`./design.v`:
```
module spcl_regs ( clk1, clk4, resetn, aluz, alu_cout, skip,
                   w_we, status_c_we, status_z_we,
						 tris_we, f_we, aluout, romdata,
						 fsel, fin, port_int_a, port_int_b, 
						 port_int_c, trisa, trisb, trisc,
						 status, w, fsr, inst );
input clk1, clk4, resetn, aluz, alu_cout, skip,
      w_we, status_c_we, status_z_we,
		tris_we, f_we ;
reg[11:0] inst_in;
input [7:0] aluout;
input [11:0] romdata;
input [4:0] fsel;
input [7:0] fin;
output  [7:0] port_int_a;
output [7:0] port_int_b;
output [7:0] port_int_c;
output  [7:0] trisa;
output [7:0] trisb;
output [7:0] trisc;
output [7:0] status;
output [7:0] w;
output [7:0] fsr;
output [11:0] inst;
reg [7:0] port_int_a, port_int_b, port_int_c;
reg [7:0]  port_en_b, port_en_c; 
reg [7:0]  trisa, trisb, trisc;
reg [7:0] status;
reg [7:0] w;
reg [11:0] inst;
wire [7:0] status_in;
wire special_we;
wire  reset = ~resetn;
wire       regfile_fsel;   
reg [ 7:0]  fsr;
assign regfile_fsel = fsel[4] | fsel[3] ;
assign special_we = f_we & ~regfile_fsel;
always @(posedge clk4 or posedge reset)
begin
  if (reset)  begin
  trisa = 8'b11111111;
  trisb = 8'b11111111;
  trisc = 8'b11111111;
  end
  else 
    begin
      if(tris_we == 1'b1 &&  fsel[2:0] == 3'd5)
      trisa = aluout;
	  if(tris_we == 1'b1 &&  fsel[2:0] == 3'd6)
      trisb = aluout;
	  if(tris_we == 1'b1 &&  fsel[2:0] == 3'd7)
      trisc = aluout;
    end
end
always@(posedge clk4 or posedge reset)
begin
  if(reset)
    port_int_a = 8'b00000000;
  else if(f_we == 1'b1 && fsel[2:0] == 3'd5) 
   begin
      port_int_a = aluout;
   end
end
always@(posedge clk4 or posedge reset)
begin
  if(reset)
    port_int_b = 8'b00000000;
  else if(port_en_b) 
   begin
      port_int_b = aluout;
   end
end
always@(posedge clk4 or posedge reset)
begin
  if(reset)
    port_int_c = 8'b00000000;
  else if(port_en_c) 
   begin
      port_int_c = aluout;
   end
end
always @(special_we or fsel[2:0]) begin
   if (special_we == 1'b1 && fsel[2:0] == 3'd6) begin
      port_en_b <= 1'b1;
   end
   else begin
      port_en_b <= 1'b0;
   end   
end
always @(special_we or fsel[2:0]) begin
   if (special_we == 1'b1 && fsel[2:0] == 3'd7) begin
      port_en_c <= 1'b1;
   end
   else begin
      port_en_c <= 1'b0;
   end   
end
always@(posedge clk4 or posedge reset)
begin
  if(reset)
     begin
          status = 8'b00000000;
	 end
  else
      begin
           status = status_in;
	  end
end
assign status_in[7:3] = (fsel[1:0] == 2'd3) ? aluout[7:3] : status[7:3];
assign status_in[1]   = status_z_we | aluz;
assign status_in[2]   = (status_z_we & aluz) |         
                        (~status_z_we & status[2]);    
assign status_in[0]   = (status_c_we & alu_cout) |      
                        (~status_c_we & status[0]);    
always@(posedge clk4 or posedge reset)
begin
  if(reset)
    w = 8'b00000000;
  else if(w_we) 
   begin
      w = aluout;
   end
end
always@(posedge clk4 or posedge reset)
begin
  if(reset)
    fsr = 8'b00000000;
  else if(f_we == 1'b1 && fsel == 5'b00100 ) 
   begin
      fsr = fin;
   end
end
always@(posedge clk1 or posedge reset)
begin
 if(reset == 1'b1)
   inst = 12'b000000000000;
 else 
   inst = inst_in;
end
always @(skip or romdata) begin
   if (skip == 1'b1) 
      inst_in <= 12'b000000000000;
   else
      inst_in <= romdata;
end
endmodule
```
# # # # # # #
● **Task description**: With no line skipped, repeat the records exactly.

● **Written reply**:
`./design.v`:
```
module spcl_regs ( clk1, clk4, resetn, aluz, alu_cout, skip,
                   w_we, status_c_we, status_z_we,
						 tris_we, f_we, aluout, romdata,
						 fsel, fin, port_int_a, port_int_b, 
						 port_int_c, trisa, trisb, trisc,
						 status, w, fsr, inst );
input clk1, clk4, resetn, aluz, alu_cout, skip,
      w_we, status_c_we, status_z_we,
		tris_we, f_we ;
reg[11:0] inst_in;
input [7:0] aluout;
input [11:0] romdata;
input [4:0] fsel;
input [7:0] fin;
output  [7:0] port_int_a;
output [7:0] port_int_b;
output [7:0] port_int_c;
output  [7:0] trisa;
output [7:0] trisb;
output [7:0] trisc;
output [7:0] status;
output [7:0] w;
output [7:0] fsr;
output [11:0] inst;
reg [7:0] port_int_a, port_int_b, port_int_c;
reg [7:0]  port_en_b, port_en_c; 
reg [7:0]  trisa, trisb, trisc;
reg [7:0] status;
reg [7:0] w;
reg [11:0] inst;
wire [7:0] status_in;
wire special_we;
wire  reset = ~resetn;
wire       regfile_fsel;   
reg [ 7:0]  fsr;
assign regfile_fsel = fsel[4] | fsel[3] ;
assign special_we = f_we & ~regfile_fsel;
always @(posedge clk4 or posedge reset)
begin
  if (reset)  begin
  trisa = 8'b11111111;
  trisb = 8'b11111111;
  trisc = 8'b11111111;
  end
  else 
    begin
      if(tris_we == 1'b1 &&  fsel[2:0] == 3'd5)
      trisa = aluout;
	  if(tris_we == 1'b1 &&  fsel[2:0] == 3'd6)
      trisb = aluout;
	  if(tris_we == 1'b1 &&  fsel[2:0] == 3'd7)
      trisc = aluout;
    end
end
always@(posedge clk4 or posedge reset)
begin
  if(reset)
    port_int_a = 8'b00000000;
  else if(f_we == 1'b1 && fsel[2:0] == 3'd5) 
   begin
      port_int_a = aluout;
   end
end
always@(posedge clk4 or posedge reset)
begin
  if(reset)
    port_int_b = 8'b00000000;
  else if(port_en_b) 
   begin
      port_int_b = aluout;
   end
end
always@(posedge clk4 or posedge reset)
begin
  if(reset)
    port_int_c = 8'b00000000;
  else if(port_en_c) 
   begin
      port_int_c = aluout;
   end
end
always @(special_we or fsel[2:0]) begin
   if (special_we == 1'b1 && fsel[2:0] == 3'd6) begin
      port_en_b <= 1'b1;
   end
   else begin
      port_en_b <= 1'b0;
   end   
end
always @(special_we or fsel[2:0]) begin
   if (special_we == 1'b1 && fsel[2:0] == 3'd7) begin
      port_en_c <= 1'b1;
   end
   else begin
      port_en_c <= 1'b0;
   end   
end
always@(posedge clk4 or posedge reset)
begin
  if(reset)
     begin
          status = 8'b00000000;
	 end
  else
      begin
           status = status_in;
	  end
end
assign status_in[7:3] = (fsel[1:0] == 2'd3) ? aluout[7:3] : status[7:3];
assign status_in[1]   = status_z_we | aluz;
assign status_in[2]   = (status_z_we & aluz) |         
                        (~status_z_we & status[2]);    
assign status_in[0]   = (status_c_we & alu_cout) |      
                        (~status_c_we & status[0]);    
always@(posedge clk4 or posedge reset)
begin
  if(reset)
    w = 8'b00000000;
  else if(w_we) 
   begin
      w = aluout;
   end
end
always@(posedge clk4 or posedge reset)
begin
  if(reset)
    fsr = 8'b00000000;
  else if(f_we == 1'b1 && fsel == 5'b00100 ) 
   begin
      fsr = fin;
   end
end
always@(posedge clk1 or posedge reset)
begin
 if(reset == 1'b1)
   inst = 12'b000000000000;
 else 
   inst = inst_in;
end
always @(skip or romdata) begin
   if (skip == 1'b1) 
      inst_in <= 12'b000000000000;
   else
      inst_in <= romdata;
end
endmodule
```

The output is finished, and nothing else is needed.